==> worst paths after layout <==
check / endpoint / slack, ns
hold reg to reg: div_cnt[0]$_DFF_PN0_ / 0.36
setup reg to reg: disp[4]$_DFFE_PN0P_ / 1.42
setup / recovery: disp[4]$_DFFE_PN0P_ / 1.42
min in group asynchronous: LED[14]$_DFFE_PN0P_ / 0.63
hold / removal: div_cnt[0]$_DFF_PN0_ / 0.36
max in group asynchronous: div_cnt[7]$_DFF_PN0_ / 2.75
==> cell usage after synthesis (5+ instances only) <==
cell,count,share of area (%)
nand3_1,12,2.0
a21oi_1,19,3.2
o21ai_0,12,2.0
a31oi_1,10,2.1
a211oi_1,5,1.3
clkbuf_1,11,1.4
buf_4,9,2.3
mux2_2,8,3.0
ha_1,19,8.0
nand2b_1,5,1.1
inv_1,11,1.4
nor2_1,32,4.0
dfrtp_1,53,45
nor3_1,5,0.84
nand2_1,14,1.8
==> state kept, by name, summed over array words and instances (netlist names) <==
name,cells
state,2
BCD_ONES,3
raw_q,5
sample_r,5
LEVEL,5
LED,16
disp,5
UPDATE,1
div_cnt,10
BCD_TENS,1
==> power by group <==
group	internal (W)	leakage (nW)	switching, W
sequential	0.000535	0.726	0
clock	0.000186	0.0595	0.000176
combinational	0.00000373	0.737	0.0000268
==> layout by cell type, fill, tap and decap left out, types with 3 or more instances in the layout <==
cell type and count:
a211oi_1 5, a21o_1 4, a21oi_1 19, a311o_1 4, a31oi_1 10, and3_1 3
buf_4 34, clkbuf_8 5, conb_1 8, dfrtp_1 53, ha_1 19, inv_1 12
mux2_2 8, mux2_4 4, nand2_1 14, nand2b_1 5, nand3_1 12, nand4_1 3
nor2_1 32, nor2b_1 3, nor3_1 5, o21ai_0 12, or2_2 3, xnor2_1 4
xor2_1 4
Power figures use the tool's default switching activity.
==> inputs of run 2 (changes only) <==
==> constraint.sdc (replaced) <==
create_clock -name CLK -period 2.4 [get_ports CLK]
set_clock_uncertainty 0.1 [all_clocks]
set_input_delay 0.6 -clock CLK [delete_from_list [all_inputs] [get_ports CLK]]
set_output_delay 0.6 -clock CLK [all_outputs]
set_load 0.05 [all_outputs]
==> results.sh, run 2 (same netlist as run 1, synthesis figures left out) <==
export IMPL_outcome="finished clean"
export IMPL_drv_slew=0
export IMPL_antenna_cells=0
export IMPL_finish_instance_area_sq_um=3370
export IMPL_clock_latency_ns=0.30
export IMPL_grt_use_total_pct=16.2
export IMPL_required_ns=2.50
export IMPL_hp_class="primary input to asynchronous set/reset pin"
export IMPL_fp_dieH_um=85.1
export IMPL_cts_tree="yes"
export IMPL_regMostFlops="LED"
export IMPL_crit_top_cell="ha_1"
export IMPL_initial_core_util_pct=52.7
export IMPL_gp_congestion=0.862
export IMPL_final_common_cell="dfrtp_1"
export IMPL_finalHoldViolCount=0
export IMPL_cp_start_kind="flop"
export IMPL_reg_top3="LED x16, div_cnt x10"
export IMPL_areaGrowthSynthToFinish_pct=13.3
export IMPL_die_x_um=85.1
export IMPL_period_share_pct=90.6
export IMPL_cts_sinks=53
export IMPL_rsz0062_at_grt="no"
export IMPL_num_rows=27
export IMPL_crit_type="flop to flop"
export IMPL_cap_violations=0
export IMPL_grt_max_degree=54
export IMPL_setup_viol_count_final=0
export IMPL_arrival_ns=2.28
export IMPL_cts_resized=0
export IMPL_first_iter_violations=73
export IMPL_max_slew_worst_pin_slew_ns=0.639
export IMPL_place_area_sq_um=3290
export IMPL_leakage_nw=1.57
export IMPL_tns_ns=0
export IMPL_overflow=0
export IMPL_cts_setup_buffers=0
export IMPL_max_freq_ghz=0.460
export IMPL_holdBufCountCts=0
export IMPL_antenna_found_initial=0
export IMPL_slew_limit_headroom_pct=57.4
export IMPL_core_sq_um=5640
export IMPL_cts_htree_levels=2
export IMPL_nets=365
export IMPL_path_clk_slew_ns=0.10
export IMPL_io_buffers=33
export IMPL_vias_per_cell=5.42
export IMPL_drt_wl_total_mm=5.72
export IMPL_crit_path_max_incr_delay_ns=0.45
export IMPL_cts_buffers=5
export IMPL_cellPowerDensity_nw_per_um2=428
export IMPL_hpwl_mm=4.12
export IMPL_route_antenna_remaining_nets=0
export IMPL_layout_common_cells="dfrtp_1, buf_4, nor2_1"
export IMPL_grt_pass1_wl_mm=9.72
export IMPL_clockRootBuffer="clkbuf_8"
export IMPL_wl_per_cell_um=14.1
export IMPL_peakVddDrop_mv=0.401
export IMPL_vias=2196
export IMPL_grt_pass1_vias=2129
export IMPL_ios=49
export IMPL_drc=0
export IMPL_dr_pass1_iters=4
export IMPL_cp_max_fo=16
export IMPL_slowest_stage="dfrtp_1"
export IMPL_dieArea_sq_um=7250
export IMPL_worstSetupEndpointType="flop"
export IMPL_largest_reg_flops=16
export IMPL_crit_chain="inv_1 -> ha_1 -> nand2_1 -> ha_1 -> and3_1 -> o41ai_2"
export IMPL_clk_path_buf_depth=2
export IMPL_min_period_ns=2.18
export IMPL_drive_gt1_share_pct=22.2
**config.mk**
```make
export PLATFORM = sky130hd
export DESIGN_NAME = timer_sched
export DESIGN_NICKNAME = d
export VERILOG_FILES = /design/src/rtl/timer_sched_pkg.sv /design/src/rtl/timer_sched_chan.sv /design/src/rtl/timer_sched.sv
export SDC_FILE = /design/constraint.sdc
export NUM_CORES = 1
export LEC_CHECK = 0
export CAP_MARGIN = 20
export CORE_UTILIZATION = 35
export CTS_CLUSTER_SIZE = 12
export DETAILED_ROUTE_END_ITERATION = 12
export GPL_ROUTABILITY_DRIVEN = 0
export GPL_TIMING_DRIVEN = 0
export HOLD_SLACK_MARGIN = 0.1
export SYNTH_ARGS = -nofsm -noshare
export SYNTH_HDL_FRONTEND = slang
export SYNTH_SLANG_ARGS = --single-unit
```
**constraint.sdc**
```tcl
create_clock -name clk_i -period 2.6 [get_ports clk_i]
set_clock_uncertainty 0.15 [all_clocks]
set_input_delay 0.52 -clock clk_i [delete_from_list [all_inputs] [get_ports clk_i]]
set_output_delay 0.52 -clock clk_i [all_outputs]
set_load 0.01 [all_outputs]
```
`config.mk`:
```
export PLATFORM = sky130hd
export DESIGN_NAME = mem32_access_initiator
export DESIGN_NICKNAME = d
export VERILOG_FILES = /design/src/rtl/mem32_pkg.sv /design/src/rtl/mem32_lane_align.sv /design/src/rtl/mem32_access_initiator.sv
export SDC_FILE = /design/constraint.sdc
export NUM_CORES = 1
export LEC_CHECK = 0
export BUFFER_PORTS_ARGS = -buffer_cell sky130_fd_sc_hd__buf_2
export CORE_MARGIN = 2
export CORE_UTILIZATION = 30
export CTS_BUF_LIST = sky130_fd_sc_hd__clkbuf_8
export CTS_CLUSTER_DIAMETER = 120
export DETAILED_ROUTE_END_ITERATION = 7
export PLACE_DENSITY_LB_ADDON = 0.2
export SKIP_CTS_REPAIR_TIMING = 1
export SYNTH_ARGS = -nofsm -noshare
export SYNTH_HDL_FRONTEND = slang
export SYNTH_HIERARCHICAL = 1
export SYNTH_SLANG_ARGS = --single-unit
export TNS_END_PERCENT = 30
```
`constraint.sdc`:
```
create_clock -name CLK -period 1.95 [get_ports CLK]
set_clock_uncertainty 0.1 [all_clocks]
set_input_delay 0.2925 -clock CLK [delete_from_list [all_inputs] [get_ports CLK]]
set_output_delay 0.2925 -clock CLK [all_outputs]
set_load 0.02 [all_outputs]
```
### config.mk
export PLATFORM = sky130hd
export DESIGN_NAME = mips_multicycle_ctrl
export DESIGN_NICKNAME = d
export VERILOG_FILES = /design/src/rtl/mips_ctrl_pkg.sv /design/src/rtl/mips_aludec.sv /design/src/rtl/mips_multicycle_ctrl.sv
export SDC_FILE = /design/constraint.sdc
export NUM_CORES = 1
export LEC_CHECK = 0
export ABC_AREA = 1
export BUFFER_PORTS_ARGS = -buffer_cell sky130_fd_sc_hd__buf_4
export CORE_MARGIN = 5
export CORE_UTILIZATION = 32
export DETAILED_ROUTE_END_ITERATION = 6
export PLACE_DENSITY = 0.72
export SLEW_MARGIN = 20
export SYNTH_ARGS = -nofsm -noshare
export SYNTH_HDL_FRONTEND = slang
export SYNTH_SLANG_ARGS = --single-unit
### constraint.sdc
create_clock -name clk -period 1.8 [get_ports clk]
set_input_delay 0.36 -clock clk [delete_from_list [all_inputs] [get_ports clk]]
set_output_delay 0.36 -clock clk [all_outputs]
set_load 0.005 [all_outputs]
### src/rtl/mips_ctrl_pkg.sv
// Shared encodings for the multicycle MIPS controller: FSM states, opcodes,
// R-type funct codes, ALU operation classes and ALU F codes.
package mips_ctrl_pkg;

    localparam int unsigned STATE_W  = 4;
    localparam int unsigned OP_W     = 6;
    localparam int unsigned FUNCT_W  = 6;
    localparam int unsigned ALUF_W   = 3;
    localparam int unsigned ALUSRC_W = 2;
    localparam int unsigned PCSRC_W  = 2;

    typedef enum logic [STATE_W-1:0] {
        S_FETCH   = 4'd0,
        S_DECODE  = 4'd1,
        S_MEMADR  = 4'd2,
        S_MEMRD   = 4'd3,
        S_MEMWB   = 4'd4,
        S_MEMWR   = 4'd5,
        S_RTYPEEX = 4'd6,
        S_RTYPEWB = 4'd7,
        S_BEQEX   = 4'd8,
        S_ADDIEX  = 4'd9,
        S_ADDIWB  = 4'd10,
        S_JEX     = 4'd11
    } statetype;

    typedef enum logic [1:0] {
        ALUOP_ADD   = 2'd0,
        ALUOP_SUB   = 2'd1,
        ALUOP_FUNCT = 2'd2
    } aluop_t;

    localparam logic [OP_W-1:0] OP_RTYPE = 6'b000000;
    localparam logic [OP_W-1:0] OP_LW    = 6'b100011;
    localparam logic [OP_W-1:0] OP_SW    = 6'b101011;
    localparam logic [OP_W-1:0] OP_BEQ   = 6'b000100;
    localparam logic [OP_W-1:0] OP_ADDI  = 6'b001000;
    localparam logic [OP_W-1:0] OP_J     = 6'b000010;

    localparam logic [FUNCT_W-1:0] FN_ADD = 6'b100000;
    localparam logic [FUNCT_W-1:0] FN_SUB = 6'b100010;
    localparam logic [FUNCT_W-1:0] FN_AND = 6'b100100;
    localparam logic [FUNCT_W-1:0] FN_OR  = 6'b100101;
    localparam logic [FUNCT_W-1:0] FN_SLT = 6'b101010;

    localparam logic [ALUF_W-1:0] F_AND = 3'b000;
    localparam logic [ALUF_W-1:0] F_OR  = 3'b001;
    localparam logic [ALUF_W-1:0] F_ADD = 3'b010;
    localparam logic [ALUF_W-1:0] F_SUB = 3'b110;
    localparam logic [ALUF_W-1:0] F_SLT = 3'b111;

endpackage

### src/rtl/mips_aludec.sv
// ALU decoder: maps the FSM's ALU operation class and the instruction funct
// field to the 3-bit ALU F code.
//   i_aluop        operation class requested by the current state
//   i_funct        instr[5:0]
//   o_alucontrol   ALU F code
//   o_funct_valid  funct is one of the supported R-type functions
module mips_aludec
    import mips_ctrl_pkg::*;
(
    input  aluop_t              i_aluop,
    input  logic [FUNCT_W-1:0]  i_funct,
    output logic [ALUF_W-1:0]   o_alucontrol,
    output logic                o_funct_valid
);

    logic [ALUF_W-1:0] w_funct_f;

    // Unknown funct falls back to ADD; the FSM uses o_funct_valid to block the write.
    always_comb begin
        w_funct_f     = F_ADD;
        o_funct_valid = 1'b1;
        case (i_funct)
            FN_ADD:  w_funct_f = F_ADD;
            FN_SUB:  w_funct_f = F_SUB;
            FN_AND:  w_funct_f = F_AND;
            FN_OR:   w_funct_f = F_OR;
            FN_SLT:  w_funct_f = F_SLT;
            default: o_funct_valid = 1'b0;
        endcase

        case (i_aluop)
            ALUOP_SUB:   o_alucontrol = F_SUB;
            ALUOP_FUNCT: o_alucontrol = w_funct_f;
            default:     o_alucontrol = F_ADD;
        endcase
    end

endmodule

### src/rtl/mips_multicycle_ctrl.sv
// Moore FSM controller for the multicycle MIPS datapath. Outputs are decoded
// combinationally from the state register (plus op/funct); pcen additionally
// folds in the same-cycle ALU zero flag for BEQ.
//   clk, reset     clock, synchronous active-high reset to FETCH
//   op, funct      instruction fields from the instruction register
//   zero           ALU zero flag
//   pcen           PC write enable (pcwrite | branch & zero)
//   memwrite, irwrite, regwrite   datapath write strobes
//   alusrca, alusrcb, alucontrol  ALU operand selects and F code
//   pcsrc, iord, memtoreg, regdst datapath mux selects
//   illegal_op     pulse in DECODE for an unsupported opcode
module mips_multicycle_ctrl
    import mips_ctrl_pkg::*;
(
    input  logic                 clk,
    input  logic                 reset,
    input  logic [OP_W-1:0]      op,
    input  logic [FUNCT_W-1:0]   funct,
    input  logic                 zero,
    output logic                 pcen,
    output logic                 memwrite,
    output logic                 irwrite,
    output logic                 regwrite,
    output logic                 alusrca,
    output logic [ALUSRC_W-1:0]  alusrcb,
    output logic [ALUF_W-1:0]    alucontrol,
    output logic [PCSRC_W-1:0]   pcsrc,
    output logic                 iord,
    output logic                 memtoreg,
    output logic                 regdst,
    output logic                 illegal_op
);

    statetype r_state;
    statetype w_next;
    aluop_t   w_aluop;
    logic     w_pcwrite;
    logic     w_branch;
    logic     w_funct_valid;

    // State register; reset aborts any instruction in flight.
    always_ff @(posedge clk) begin
        if (reset) begin
            r_state <= S_FETCH;
        end else begin
            r_state <= w_next;
        end
    end

    // Next-state and per-state control decode.
    always_comb begin
        w_next     = S_FETCH;
        w_aluop    = ALUOP_ADD;
        w_pcwrite  = 1'b0;
        w_branch   = 1'b0;
        memwrite   = 1'b0;
        irwrite    = 1'b0;
        regwrite   = 1'b0;
        alusrca    = 1'b0;
        alusrcb    = 2'b00;
        pcsrc      = 2'b00;
        iord       = 1'b0;
        memtoreg   = 1'b0;
        regdst     = 1'b0;
        illegal_op = 1'b0;

        case (r_state)
            S_FETCH: begin
                irwrite   = 1'b1;
                w_pcwrite = 1'b1;
                alusrcb   = 2'b01;
                w_next    = S_DECODE;
            end
            S_DECODE: begin
                // Branch target precompute: PC + (signimm << 2).
                alusrcb = 2'b11;
                case (op)
                    OP_LW, OP_SW: w_next = S_MEMADR;
                    OP_RTYPE:     w_next = S_RTYPEEX;
                    OP_BEQ:       w_next = S_BEQEX;
                    OP_ADDI:      w_next = S_ADDIEX;
                    OP_J:         w_next = S_JEX;
                    default: begin
                        illegal_op = 1'b1;
                        w_next     = S_FETCH;
                    end
                endcase
            end
            S_MEMADR: begin
                alusrca = 1'b1;
                alusrcb = 2'b10;
                w_next  = (op == OP_SW) ? S_MEMWR : S_MEMRD;
            end
            S_MEMRD: begin
                iord   = 1'b1;
                w_next = S_MEMWB;
            end
            S_MEMWB: begin
                // Address held on ALUOut while the loaded word is written back.
                iord     = 1'b1;
                memtoreg = 1'b1;
                regwrite = 1'b1;
            end
            S_MEMWR: begin
                iord     = 1'b1;
                memwrite = 1'b1;
            end
            S_RTYPEEX: begin
                alusrca = 1'b1;
                w_aluop = ALUOP_FUNCT;
                w_next  = S_RTYPEWB;
            end
            S_RTYPEWB: begin
                regdst   = 1'b1;
                regwrite = w_funct_valid;
            end
            S_BEQEX: begin
                alusrca  = 1'b1;
                w_aluop  = ALUOP_SUB;
                w_branch = 1'b1;
                pcsrc    = 2'b01;
            end
            S_ADDIEX: begin
                alusrca = 1'b1;
                alusrcb = 2'b10;
                w_next  = S_ADDIWB;
            end
            S_ADDIWB: begin
                regwrite = 1'b1;
            end
            S_JEX: begin
                pcsrc     = 2'b10;
                w_pcwrite = 1'b1;
            end
            default: begin
                // Unused encodings: all strobes stay low, recover to FETCH.
                w_next = S_FETCH;
            end
        endcase
    end

    assign pcen = w_pcwrite | (w_branch & zero);

    mips_aludec u_aludec (
        .i_aluop       (w_aluop),
        .i_funct       (funct),
        .o_alucontrol  (alucontrol),
        .o_funct_valid (w_funct_valid)
    );

endmodule

==> flow_summary.ini <==
[logic_synthesis]
netlist_instances = 108
yosysTopAreaCell = nor2_1
synth_top_family_by_area = simple AND/OR/NAND/NOR gates
synth_top_area_share_pct = 18.5
ys_ff_latch = 4
synth_seq_area_share_pct = 14.1
synthMuxAreaShare_pct = 0
syn_nets = 126
synth-compound-area-share_pct = 12.8
yosys.area_share.simple_pct = 54.0
avgSynthCellArea_um2 = 5.26
synth_area_leaders = nor2_1 19%, dfxtp_1 14%, nand2_1 13%
syn_area_um2 = 568
synth_fa_ha_area_share_pct = 6.61
yosysWarningCount = 0
synthXorXnorAreaFrac_pct = 0
ys_types = 18

[clocking]
cts_tree = yes
cts_buffers = 3
clkLatencyLatePin_ps = 230
cts.sinks = 4
clock-root-buffer = clkbuf_4
cts_max_path_buffers = 2
htree_levels = 1
clkTransAtPathRegs_ps = 40

[place]
gp_congestion = 0.782
io_buffers = 30
hpwl_um = 1430
dp_cells = 167
pre_cts_slack_ps = 28.6

[cells_and_area]
fin_nets = 182
n_antenna_cell = 0
area.sequential_um2 = 92.6
top_regs = r_state: 4 flops
fill_cells = 162
final_cells = 187
multiInputGateArea_um2 = 485
largest-register = r_state
largest_register_ffs = 4
layout-drive-gt1-share_pct = 49.4
area_delta_synth_final_pct = 92.7

[global_routing]
grt_max_degree = 7
grt_antenna_before_repair = 0
grt_util_all_layers_pct = 16.1
grt_pass1_wl_um = 3330
grt_pass1_vias = 862
globalRouteOverflowTotal = 0

[job]
cap_violations = 0

[sta]
rsz0062_at_grt = yes
max_freq_mhz = 534
post-route-min-period_ps = 1870
finalCritPeriodShare_pct = 104
slew_headroom_pct = 84.5
tightest_slew_ps = 232
setup_tns_ps = -226
finalHoldViolCount = 0
finClkSkew_ps = 1.73
slew_viol_final = 0
hold_ws_ps = 297
fin_ws_ps = -73.5
setup_viol = 4

[worst_hold_path]
hold_class = primary input to flop

[drt]
detail-route-antenna-nets = 0
vias = 900
firstDrtPassIters = 4
wirelength_um = 2180
drtIter0Drc = 15
drc_errors = 0
drt-vias-per-instance = 4.81
avgRoutedWirePerCell_um = 11.6

[status]
status = complete, but fails checks
failed_checks = negative setup slack

[floorplanning]
ioPinCount = 31
placementRows = 15
initial_utilization_pct = 33.3
die_area_mm2 = 0.00272
core_area_mm2 = 0.00171
die_w_um = 52.1
die_y_um = 52.1

[critical_path]
cp-end-kind = output port
worstSetupStartpointType = flop
crit_arrival_ps = 1510
cp_max_fo = 3
regToRegSetupSlack_ps = 530
required_ps = 1440
critical_path_class = flop to output port

[power]
p_leak_nw = 0.566
finalPower_w = 0.000333
ir_drop_mv = 0.266
power_density_mw_per_mm2 = 304
cells in the final DEF (no fill, tap or decap), drive strengths merged, types with 2 or more instances in the layout:
master	instances
nand4	2
nand3	13
ha	3
buf	51
nor2	32
clkbuf	3
dfxtp	4
inv	19
nand2	21
a21oi	7
o21ai	2
through the flow:
step	instance area, um^2	utilization, %
after floorplan	568	-
after CTS	1020	59.9
final	1090	64.1
after global routing	1090	64.1
after detailed placement	855	50.0
after global placement	855	50.0
per-layer routing:
metal	global-route usage (%)	vias to the layer above	wire length, um
li1	-	452	-
met1	14.2	398	757
met2	33.3	40	1180
met3	4.30	10	166
met4	6.38	0	70
met5	0	-	0
repair_timing:
action | 4_1_cts | 5_1_grt
hold buffers | 0 | 0
cloned | 0 | 0
endpoints found under the setup margin | 3 | 6
pin swaps | 5 | 6
resized for setup | 23 | 9
buffers inserted | 12 | 5
synth_stat cells:
cell / instances
nor2_1: 28
nand2_1: 20
inv_1: 17
nand3_1: 13
a21oi_1: 7
dfxtp_1: 4
ha_1: 3
inv_2: 2
nand4_1: 2
nor2_2: 2
nor2_4: 2
o21ai_0: 2
a31oi_1: 1
nand2_2: 1
nand3b_1: 1
o21bai_1: 1
o22ai_1: 1
o31ai_1: 1
kinds of logic after synthesis:
group                      count (synthesis)
DFF                                        4
and+or+nand+nor                           69
AOI/OAI and AO/OA                         13
adders and majority gates                  3
buffers and inverters                     19
area by class of cell:
cell class | instances | area share [%]
Tap cell | 25 | 2.86
Timing Repair Buffer | 51 | 35.3
Inverter | 19 | 6.97
Multi-Input combinational cell | 85 | 44.3
Clock buffer | 3 | 2.06
Sequential cell | 4 | 8.46
worst paths after layout:
check | cells past startpoint | from | endpoint
worst max-delay path | 7 | r_state[2] | alucontrol[1]
worst min-delay path | 2 | reset | r_state[3]
worst max register to register | 8 | r_state[3] | r_state[0]
worst min register to register | 3 | r_state[2] | r_state[0]
power by group:
part / switching, W / leakage (nW) / internal, W / total [W]
Combinational: 0.0000596 / 0.517 / 0.0000679 / 0.000127
Clock: 0.0000369 / 0.0138 / 0.0000746 / 0.000112
Sequential: 0.00000449 / 0.0352 / 0.0000892 / 0.0000937
worst max-delay path: stages (launching register included):
cell,delay [ps]
dfxtp_4,370
inv_2,60
nor2_1,140
nand2_2,70
ha_1,310
a21oi_2,130
nand2_1,70
buf_4,130
No activity file was read; power rests on OpenSTA's default activity.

┄┄┄┄┄┄┄┄┄┄

About this exercise :: Copy out each line of the records that holds the string "left".

Exercise solution ::
==> layout by cell type, fill, tap and decap left out, types with 3 or more instances in the layout <==
==> results.sh, run 2 (same netlist as run 1, synthesis figures left out) <==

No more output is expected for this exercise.